Steinauer, Katja et al. (2020), Data from: Above-belowground linkages of functionally dissimilar plant communities and soil properties in a grassland experiment, Dryad, Dataset, https://doi.org/10.5061/dryad.2547d7wp3

Abstract

Changes in plant community composition can have long-lasting consequences for ecosystem functioning. However, how the duration of plant growth of functionally distinct grassland plant communities influences abiotic and biotic soil properties and thus ecosystem functions is poorly known. In a field experiment, we established identical experimental subplots in two successive years comprising of fast- or slow-growing grass and forb community mixtures with different forb:grass ratios.
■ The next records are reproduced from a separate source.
[src/rtl/read_superpixel.sv]
// ============================================================================
// Module   : read_superpixel
// Brief    : Scans one superpixel out of VGA RAM; returns top-left colour ID
//            and a flag telling whether every pixel matched it.
// Revision : 1.0 - initial release
// ============================================================================
`default_nettype none

module read_superpixel #(
    parameter int SPIXEL_X_WIDTH = 6,
    parameter int SPIXEL_Y_WIDTH = 6,
    parameter int SPIXEL_X_MAX   = 63,
    parameter int SPIXEL_Y_MAX   = 47,
    parameter int SP_SIZE        = 10,
    parameter int H_RES          = 640,
    parameter int VGA_ADDR_WIDTH = 19,
    parameter int COLOR_ID_WIDTH = 8,
    parameter int RD_LAT         = 2
) (
    input  logic                      clk,
    input  logic                      rst,
    input  logic [SPIXEL_X_WIDTH-1:0] x,
    input  logic [SPIXEL_Y_WIDTH-1:0] y,
    input  logic                      ireq,
    output logic                      obusy,
    output logic                      odone,
    output logic [COLOR_ID_WIDTH-1:0] odata,
    output logic                      ouniform,
    output logic                      oerr,
    output logic [VGA_ADDR_WIDTH-1:0] oaddr,
    output logic                      ordreq,
    input  logic [COLOR_ID_WIDTH-1:0] irdata
);

    localparam int                      c_CNT_W    = $clog2(SP_SIZE);
    localparam logic [c_CNT_W-1:0]      c_LAST     = c_CNT_W'(SP_SIZE - 1);
    localparam logic [VGA_ADDR_WIDTH-1:0] c_STRIDE = VGA_ADDR_WIDTH'(H_RES);
    localparam logic [VGA_ADDR_WIDTH-1:0] c_ROW_STEP = VGA_ADDR_WIDTH'(SP_SIZE * H_RES);
    localparam logic [VGA_ADDR_WIDTH-1:0] c_COL_STEP = VGA_ADDR_WIDTH'(SP_SIZE);
    // Only the oldest read still in flight: the final return of a scan.
    localparam logic [RD_LAT-1:0]       c_SR_LAST  = RD_LAT'(1 << (RD_LAT - 1));

    typedef enum logic [1:0] {
        S_IDLE  = 2'd0,
        S_ISSUE = 2'd1,
        S_DRAIN = 2'd2,
        S_ERR   = 2'd3
    } state_t;

    state_t                      state_q, state_d;
    logic [VGA_ADDR_WIDTH-1:0]   base_q, base_d;
    logic [c_CNT_W-1:0]          col_q, col_d;
    logic [c_CNT_W-1:0]          row_q, row_d;
    logic [RD_LAT-1:0]           sr_q, sr_d;
    logic                        first_q, first_d;
    logic [COLOR_ID_WIDTH-1:0]   odata_q, odata_d;
    logic                        uni_q, uni_d;
    logic                        err_q, err_d;
    logic                        done_q, done_d;

    logic [VGA_ADDR_WIDTH-1:0]   w_base;
    logic                        w_oob;

    assign w_base = VGA_ADDR_WIDTH'(y) * c_ROW_STEP + VGA_ADDR_WIDTH'(x) * c_COL_STEP;
    assign w_oob  = (32'(x) > 32'(SPIXEL_X_MAX)) || (32'(y) > 32'(SPIXEL_Y_MAX));

    assign ordreq   = (state_q == S_ISSUE);
    assign oaddr    = ordreq ? (base_q + VGA_ADDR_WIDTH'(col_q)) : '0;
    assign obusy    = (state_q != S_IDLE);
    assign odone    = done_q;
    assign odata    = odata_q;
    assign ouniform = uni_q;
    assign oerr     = err_q;

    always_comb begin
        state_d = state_q;
        base_d  = base_q;
        col_d   = col_q;
        row_d   = row_q;
        sr_d    = (sr_q << 1) | RD_LAT'(ordreq);
        first_d = first_q;
        odata_d = odata_q;
        uni_d   = uni_q;
        err_d   = err_q;
        done_d  = 1'b0;

        if (sr_q[RD_LAT-1]) begin
            if (first_q) begin
                odata_d = irdata;
                uni_d   = 1'b1;
                first_d = 1'b0;
            end else if (irdata != odata_q) begin
                uni_d = 1'b0;
            end
        end

        case (state_q)
            S_IDLE: begin
                if (ireq) begin
                    odata_d = '0;
                    uni_d   = 1'b0;
                    err_d   = w_oob;
                    first_d = 1'b1;
                    if (w_oob) begin
                        state_d = S_ERR;
                    end else begin
                        state_d = S_ISSUE;
                        base_d  = w_base;
                        col_d   = '0;
                        row_d   = '0;
                    end
                end
            end
            S_ISSUE: begin
                if (col_q == c_LAST) begin
                    col_d  = '0;
                    row_d  = row_q + c_CNT_W'(1);
                    base_d = base_q + c_STRIDE;
                    if (row_q == c_LAST) begin
                        state_d = S_DRAIN;
                    end
                end else begin
                    col_d = col_q + c_CNT_W'(1);
                end
            end
            S_DRAIN: begin
                if (sr_q == c_SR_LAST) begin
                    state_d = S_IDLE;
                    done_d  = 1'b1;
                end
            end
            S_ERR: begin
                state_d = S_IDLE;
                done_d  = 1'b1;
            end
            default: state_d = S_IDLE;
        endcase
    end

    always_ff @(posedge clk) begin
        if (rst) begin
            state_q <= S_IDLE;
            base_q  <= '0;
            col_q   <= '0;
            row_q   <= '0;
            sr_q    <= '0;
            first_q <= 1'b0;
            odata_q <= '0;
            uni_q   <= 1'b0;
            err_q   <= 1'b0;
            done_q  <= 1'b0;
        end else begin
            state_q <= state_d;
            base_q  <= base_d;
            col_q   <= col_d;
            row_q   <= row_d;
            sr_q    <= sr_d;
            first_q <= first_d;
            odata_q <= odata_d;
            uni_q   <= uni_d;
            err_q   <= err_d;
            done_q  <= done_d;
        end
    end

endmodule

`default_nettype wire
After one and two years of plant growth, we measured above- and belowground biomass, soil abiotic characteristics (pH, organic matter, soil nutrients), soil microbial properties (respiration, biomass, community composition), and nematode abundance. Fast- and slow-growing plant communities did not differ in above- and belowground biomass. However, fast-and slow-growing plant communities created distinct soil bacterial communities, whereas soil fungal communities differed most in 100% forb communities compared to other forb:grass ratio mixtures. Moreover, soil nitrate availability was higher after two years of plant growth, whereas the opposite was true for soil ammonium concentrations. Furthermore, total nematodes and especially bacterial-feeding nematodes were more abundant after two years of plant growth. Our results show that plant community composition is a driving factor in soil microbial community assembly and that the duration of plant growth plays a crucial role in the establishment of plant community and functional group composition effects on abiotic and biotic soil ecosystem functioning under natural field conditions.

Methods

The experimental site was established in spring 2015 in a restored grassland site (abandoned from agricultural use in 1996), “De Mossel” (Natuurmonumenten, Ede, The Netherlands, 52° 04´ N, 5° 45´ E). The area around “De Mossel” is characterized by a mean daily temperature of 16.7 °C in summer months and 1.7 °C in winter months and monthly precipitation ranges from 48 to 76 mm (based on open source data from long-term climate models; www.climate-data.org). The soil of the field site is described as a holtpodzol and soil texture is characterized as sandy loam (94% sand, 4% silt, 2% clay, ~5% organic matter, 5.2 pH, 2.5 mg kg-1 N, 4.0 mg kg-1 P, 16.5 mg kg-1 K) (Jeffery et al. 2017).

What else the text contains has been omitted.